Sunday, July 09, 2006
Scientists may have revealed the origin of the battle of the sexes - in our genes.
UCLA researchers report in a new study that thousands of genes behave differently in the same organs of males and females - something never detected to this degree. The study, published in the August issue of the journal Genome Research, sheds light on why the same disease often strikes males and females differently, and why the genders may respond differently to the same drug.
'We previously had no good understanding of why the sexes vary in their relationship to different diseases,' said Xia Yang, Ph.D., first author of the study and postdoctoral fellow in cardiology at the David Geffen School of Medicine at UCLA. 'Our study discovered a genetic disparity that may explain why males and females diverge in terms of disease risk, rate and severity.'
'This research holds important implications for understanding disorders such as diabetes, heart disease and obesity, and identifies targets for the development of gender-specific therapies,' said Jake Lusis, Ph.D., co-investigator and UCLA professor of human genetics.

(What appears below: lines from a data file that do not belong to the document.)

$ cat src/rtl/point_cloud_stream_serializer_pkg.sv
// Shared constants, FSM state type and beat helpers for the point cloud
// stream serializer.
package pcs_pkg;

    localparam logic [15:0] HDR_MAGIC       = 16'hC10D;
    localparam int          BEAT_W          = 64;
    localparam int          BLOCK_W         = 512;
    localparam int          BEATS_PER_BLOCK = 8;

    typedef enum logic [1:0] {
        IDLE,
        HEADER,
        PAYLOAD,
        WAIT
    } pcs_state_e;

    // Beat k of a block, most significant beat first.
    function automatic logic [BEAT_W-1:0] block_beat(input logic [BLOCK_W-1:0] blk,
                                                     input logic [2:0]         k);
        return blk[(BLOCK_W - 1) - BEAT_W * int'(k) -: BEAT_W];
    endfunction

    // Frame header: magic, sequence number, blocks per frame, reserved zero.
    function automatic logic [BEAT_W-1:0] header_beat(input logic [15:0] seq,
                                                      input logic [15:0] bpf);
        return {HDR_MAGIC, seq, bpf, 16'h0000};
    endfunction

endpackage

$ cat src/rtl/point_cloud_stream_serializer_if.sv
// Block input (no backpressure) and 64-bit valid/ready output stream.
// slave is the serializer view, master the producer/sink view.
interface point_cloud_stream_serializer_if;
    import pcs_pkg::*;

    logic [BLOCK_W-1:0] in_data;
    logic               in_valid;
    logic [BEAT_W-1:0]  m_data;
    logic               m_valid;
    logic               m_ready;
    logic               m_last;

    modport master (
        output in_data, in_valid, m_ready,
        input  m_data, m_valid, m_last
    );

    modport slave (
        input  in_data, in_valid, m_ready,
        output m_data, m_valid, m_last
    );

endinterface

$ cat src/rtl/sync_fifo_512.sv
// Synchronous FIFO of 512-bit blocks. Exposes the head entry and the entry
// behind it so the consumer can pre-load the next block's first beat on the
// same edge that pops the current one. No fall-through: a write becomes
// visible one cycle later.
module sync_fifo_512
    import pcs_pkg::*;
#(
    parameter  int DEPTH = 4,
    localparam int PTR_W = $clog2(DEPTH),
    localparam int CNT_W = PTR_W + 1
) (
    input  logic               clk,
    input  logic               reset,
    input  logic               push,
    input  logic [BLOCK_W-1:0] wdata,
    input  logic               pop,
    output logic [BLOCK_W-1:0] head,
    output logic [BLOCK_W-1:0] head_next,
    output logic               full,
    output logic               empty,
    output logic [CNT_W-1:0]   count
);

    logic [BLOCK_W-1:0] mem_q [DEPTH];
    logic [PTR_W-1:0]   wr_ptr_q;
    logic [PTR_W-1:0]   rd_ptr_q;
    logic [PTR_W-1:0]   rd_ptr_nxt;
    logic [CNT_W-1:0]   count_q;

    assign rd_ptr_nxt = rd_ptr_q + PTR_W'(1);
    assign head       = mem_q[rd_ptr_q];
    assign head_next  = mem_q[rd_ptr_nxt];
    assign full       = (count_q == CNT_W'(DEPTH));
    assign empty      = (count_q == '0);
    assign count      = count_q;

    // Block storage; contents are don't-care until pointed at, so no reset.
    always_ff @(posedge clk) begin
        if (push) begin
            mem_q[wr_ptr_q] <= wdata;
        end
    end

    // Pointers and occupancy; depth is a power of two so pointers wrap freely.
    always_ff @(posedge clk) begin
        if (!reset) begin
            wr_ptr_q <= '0;
            rd_ptr_q <= '0;
            count_q  <= '0;
        end else begin
            if (push) begin
                wr_ptr_q <= wr_ptr_q + PTR_W'(1);
            end
            if (pop) begin
                rd_ptr_q <= rd_ptr_nxt;
            end
            case ({push, pop})
                2'b10:   count_q <= count_q + CNT_W'(1);
                2'b01:   count_q <= count_q - CNT_W'(1);
                default: count_q <= count_q;
            endcase
        end
    end

endmodule

$ cat src/rtl/point_cloud_stream_serializer.sv
// Buffers 512-bit encrypted blocks and emits them as framed 64-bit beats:
// one header beat per BLOCKS_PER_FRAME blocks, then eight beats per block,
// m_last on the final beat of the frame. All stream outputs come from flops,
// so next-cycle beat contents are chosen in the next-state logic.
module point_cloud_stream_serializer
    import pcs_pkg::*;
#(
    parameter int FIFO_DEPTH       = 4,
    parameter int BLOCKS_PER_FRAME = 8
) (
    input  logic                           clk,
    input  logic                           reset,
    point_cloud_stream_serializer_if.slave link,
    output logic                           overflow,
    output logic [15:0]                    frame_seq
);

    localparam int          CNT_W     = $clog2(FIFO_DEPTH) + 1;
    localparam logic [15:0] BPF_HDR   = 16'(BLOCKS_PER_FRAME);
    localparam logic [15:0] LAST_BLK  = 16'(BLOCKS_PER_FRAME - 1);
    localparam logic [2:0]  LAST_BEAT = 3'(BEATS_PER_BLOCK - 1);

    pcs_state_e         state_q,     state_d;
    logic [2:0]         beat_idx_q,  beat_idx_d;
    logic [15:0]        block_idx_q, block_idx_d;
    logic [15:0]        frame_seq_q, frame_seq_d;
    logic               overflow_q,  overflow_d;
    logic [BEAT_W-1:0]  m_data_q,    m_data_d;
    logic               m_valid_q,   m_valid_d;
    logic               m_last_q,    m_last_d;

    logic               accept;
    logic               fifo_push;
    logic               fifo_pop;
    logic               fifo_full;
    logic               fifo_empty;
    logic [CNT_W-1:0]   fifo_count;
    logic [BLOCK_W-1:0] fifo_head;
    logic [BLOCK_W-1:0] fifo_head_next;

    sync_fifo_512 #(
        .DEPTH (FIFO_DEPTH)
    ) u_fifo (
        .clk       (clk),
        .reset     (reset),
        .push      (fifo_push),
        .wdata     (link.in_data),
        .pop       (fifo_pop),
        .head      (fifo_head),
        .head_next (fifo_head_next),
        .full      (fifo_full),
        .empty     (fifo_empty),
        .count     (fifo_count)
    );

    assign accept = m_valid_q && link.m_ready;

    // A full FIFO still takes a block when the head leaves on the same edge.
    assign fifo_push  = link.in_valid && (!fifo_full || fifo_pop);
    assign overflow_d = overflow_q || (link.in_valid && fifo_full && !fifo_pop);

    // Framing FSM and selection of the next registered beat.
    always_comb begin
        state_d     = state_q;
        beat_idx_d  = beat_idx_q;
        block_idx_d = block_idx_q;
        frame_seq_d = frame_seq_q;
        m_valid_d   = m_valid_q;
        m_data_d    = m_data_q;
        m_last_d    = m_last_q;
        fifo_pop    = 1'b0;

        unique case (state_q)
            IDLE: begin
                if (!fifo_empty) begin
                    state_d   = HEADER;
                    m_valid_d = 1'b1;
                    m_data_d  = header_beat(frame_seq_q, BPF_HDR);
                    m_last_d  = 1'b0;
                end
            end
            HEADER: begin
                if (accept) begin
                    state_d    = PAYLOAD;
                    beat_idx_d = '0;
                    m_data_d   = block_beat(fifo_head, 3'd0);
                    m_last_d   = 1'b0;
                end
            end
            PAYLOAD: begin
                if (accept) begin
                    if (beat_idx_q != LAST_BEAT) begin
                        beat_idx_d = beat_idx_q + 3'd1;
                        m_data_d   = block_beat(fifo_head, beat_idx_d);
                        m_last_d   = (beat_idx_d == LAST_BEAT) && (block_idx_q == LAST_BLK);
                    end else begin
                        fifo_pop   = 1'b1;
                        beat_idx_d = '0;
                        m_last_d   = 1'b0;
                        if (block_idx_q == LAST_BLK) begin
                            frame_seq_d = frame_seq_q + 16'd1;
                            block_idx_d = '0;
                            state_d     = IDLE;
                            m_valid_d   = 1'b0;
                            m_data_d    = '0;
                        end else begin
                            block_idx_d = block_idx_q + 16'd1;
                            // Another stored block lets the next beat follow with no bubble.
                            if (fifo_count > CNT_W'(1)) begin
                                state_d  = PAYLOAD;
                                m_data_d = block_beat(fifo_head_next, 3'd0);
                            end else begin
                                state_d   = WAIT;
                                m_valid_d = 1'b0;
                                m_data_d  = '0;
                            end
                        end
                    end
                end
            end
            WAIT: begin
                if (!fifo_empty) begin
                    state_d   = PAYLOAD;
                    m_valid_d = 1'b1;
                    m_data_d  = block_beat(fifo_head, 3'd0);
                    m_last_d  = 1'b0;
                end
            end
            default: begin
                state_d = IDLE;
            end
        endcase
    end

    // Control state and registered stream outputs; reset abandons any frame.
    always_ff @(posedge clk) begin
        if (!reset) begin
            state_q     <= IDLE;
            beat_idx_q  <= '0;
            block_idx_q <= '0;
            frame_seq_q <= '0;
            overflow_q  <= 1'b0;
            m_valid_q   <= 1'b0;
            m_last_q    <= 1'b0;
            m_data_q    <= '0;
        end else begin
            state_q     <= state_d;
            beat_idx_q  <= beat_idx_d;
            block_idx_q <= block_idx_d;
            frame_seq_q <= frame_seq_d;
            overflow_q  <= overflow_d;
            m_valid_q   <= m_valid_d;
            m_last_q    <= m_last_d;
            m_data_q    <= m_data_d;
        end
    end

    assign link.m_data  = m_data_q;
    assign link.m_valid = m_valid_q;
    assign link.m_last  = m_last_q;
    assign overflow     = overflow_q;
    assign frame_seq    = frame_seq_q;

endmodule
==> src/rtl/throw_turn_sched.sv <==
// Two-player turn scheduler for the shared projectile engine.
// Handles force charging, flight supervision, damage, and turn handover.
module throw_turn_sched #(
    parameter int unsigned FORCE_TICK     = 65000,
    parameter int unsigned FORCE_MAX      = 1000,
    parameter int unsigned HP_INIT        = 5,
    parameter int unsigned DAMAGE         = 1,
    parameter int unsigned FLIGHT_TIMEOUT = 2**26,
    parameter int unsigned SETTLE_CYC     = 16
) (
    input  logic       clk,
    input  logic       rst,
    input  logic       start,
    input  logic       fire_p0,
    input  logic       fire_p1,
    input  logic       throw_done,
    input  logic       hit,
    output logic       throw_en,
    output logic [9:0] throw_force,
    output logic       active,
    output logic       charging,
    output logic [3:0] hp0,
    output logic [3:0] hp1,
    output logic       game_over,
    output logic       winner
);

    localparam int TW = (FORCE_TICK > 1) ? $clog2(FORCE_TICK) : 1;
    localparam int FW = (FLIGHT_TIMEOUT > 1) ? $clog2(FLIGHT_TIMEOUT) : 1;
    localparam int SW = (SETTLE_CYC > 1) ? $clog2(SETTLE_CYC) : 1;

    localparam logic [TW-1:0] TICK_LAST   = TW'(FORCE_TICK - 1);
    localparam logic [FW-1:0] FLIGHT_LAST = FW'(FLIGHT_TIMEOUT - 1);
    localparam logic [SW-1:0] SETTLE_LAST = SW'(SETTLE_CYC - 1);
    localparam logic [9:0]    FMAX        = 10'(FORCE_MAX);
    localparam logic [3:0]    HP0         = 4'(HP_INIT);
    localparam logic [3:0]    DMG         = 4'(DAMAGE);

    typedef enum logic [2:0] {
        S_IDLE, S_AIM, S_CHARGE, S_FLIGHT, S_SETTLE, S_OVER
    } state_t;

    state_t        state_q, state_d;
    logic [9:0]    force_q, force_d;
    logic [TW-1:0] tick_q, tick_d;
    logic [FW-1:0] flight_q, flight_d;
    logic [SW-1:0] settle_q, settle_d;
    logic          hit_seen_q, hit_seen_d;
    logic          active_q, active_d;
    logic [3:0]    hp0_q, hp0_d;
    logic [3:0]    hp1_q, hp1_d;
    logic          winner_q, winner_d;
    logic          en_q, chg_q, over_q;

    logic          fire_act;
    logic [3:0]    opp_hp;

    function automatic logic [3:0] dec(input logic [3:0] v);
        return (v >= DMG) ? v - DMG : 4'd0;
    endfunction

    assign fire_act = active_q ? fire_p1 : fire_p0;
    assign opp_hp   = active_q ? hp0_q : hp1_q;

    always_comb begin
        state_d    = state_q;
        force_d    = force_q;
        tick_d     = tick_q;
        flight_d   = flight_q;
        settle_d   = settle_q;
        hit_seen_d = hit_seen_q;
        active_d   = active_q;
        hp0_d      = hp0_q;
        hp1_d      = hp1_q;
        winner_d   = winner_q;
        unique case (state_q)
            S_IDLE, S_OVER: begin
                if (start) begin
                    state_d  = S_AIM;
                    hp0_d    = HP0;
                    hp1_d    = HP0;
                    active_d = 1'b0;
                    force_d  = '0;
                end
            end
            S_AIM: begin
                if (fire_act) begin
                    state_d = S_CHARGE;
                    force_d = '0;
                    tick_d  = '0;
                end
            end
            S_CHARGE: begin
                if (!fire_act) begin
                    if (force_q == '0) begin
                        state_d = S_AIM;
                    end else begin
                        state_d    = S_FLIGHT;
                        flight_d   = '0;
                        hit_seen_d = 1'b0;
                    end
                end else if (tick_q == TICK_LAST) begin
                    tick_d = '0;
                    if (force_q < FMAX) force_d = force_q + 10'd1;
                end else begin
                    tick_d = tick_q + 1'b1;
                end
            end
            S_FLIGHT: begin
                flight_d = flight_q + 1'b1;
                // Only the first hit of a flight deals damage.
                if (hit && !hit_seen_q) begin
                    hit_seen_d = 1'b1;
                    if (active_q) hp0_d = dec(hp0_q);
                    else          hp1_d = dec(hp1_q);
                end
                if (throw_done || flight_q == FLIGHT_LAST) begin
                    state_d  = S_SETTLE;
                    settle_d = '0;
                end
            end
            S_SETTLE: begin
                settle_d = settle_q + 1'b1;
                if (settle_q == SETTLE_LAST) begin
                    if (opp_hp == '0) begin
                        state_d  = S_OVER;
                        winner_d = active_q;
                    end else begin
                        state_d  = S_AIM;
                        active_d = ~active_q;
                        force_d  = '0;
                    end
                end
            end
            default: state_d = S_IDLE;
        endcase
    end

    always_ff @(posedge clk or posedge rst) begin
        if (rst) begin
            state_q    <= S_IDLE;
            force_q    <= '0;
            tick_q     <= '0;
            flight_q   <= '0;
            settle_q   <= '0;
            hit_seen_q <= 1'b0;
            active_q   <= 1'b0;
            hp0_q      <= HP0;
            hp1_q      <= HP0;
            winner_q   <= 1'b0;
            en_q       <= 1'b0;
            chg_q      <= 1'b0;
            over_q     <= 1'b0;
        end else begin
            state_q    <= state_d;
            force_q    <= force_d;
            tick_q     <= tick_d;
            flight_q   <= flight_d;
            settle_q   <= settle_d;
            hit_seen_q <= hit_seen_d;
            active_q   <= active_d;
            hp0_q      <= hp0_d;
            hp1_q      <= hp1_d;
            winner_q   <= winner_d;
            en_q       <= (state_d == S_FLIGHT);
            chg_q      <= (state_d == S_CHARGE);
            over_q     <= (state_d == S_OVER);
        end
    end

    assign throw_en    = en_q;
    assign throw_force = force_q;
    assign active      = active_q;
    assign charging    = chg_q;
    assign hp0         = hp0_q;
    assign hp1         = hp1_q;
    assign game_over   = over_q;
    assign winner      = winner_q;

endmodule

The UCLA team examined brain, liver, fat and muscle tissue from mice, with the goal of finding genetic clues related to mental illnesses, diabetes, obesity and atherosclerosis. Humans and mice share 99 percent of their genes.
The scientists focused on gene expression - the process by which a gene's DNA sequence is converted into cellular proteins. With the help of genomic-research company Rosetta Inpharmatics, the team scrutinized more than 23,000 genes to measure their expression level in male and female tissue.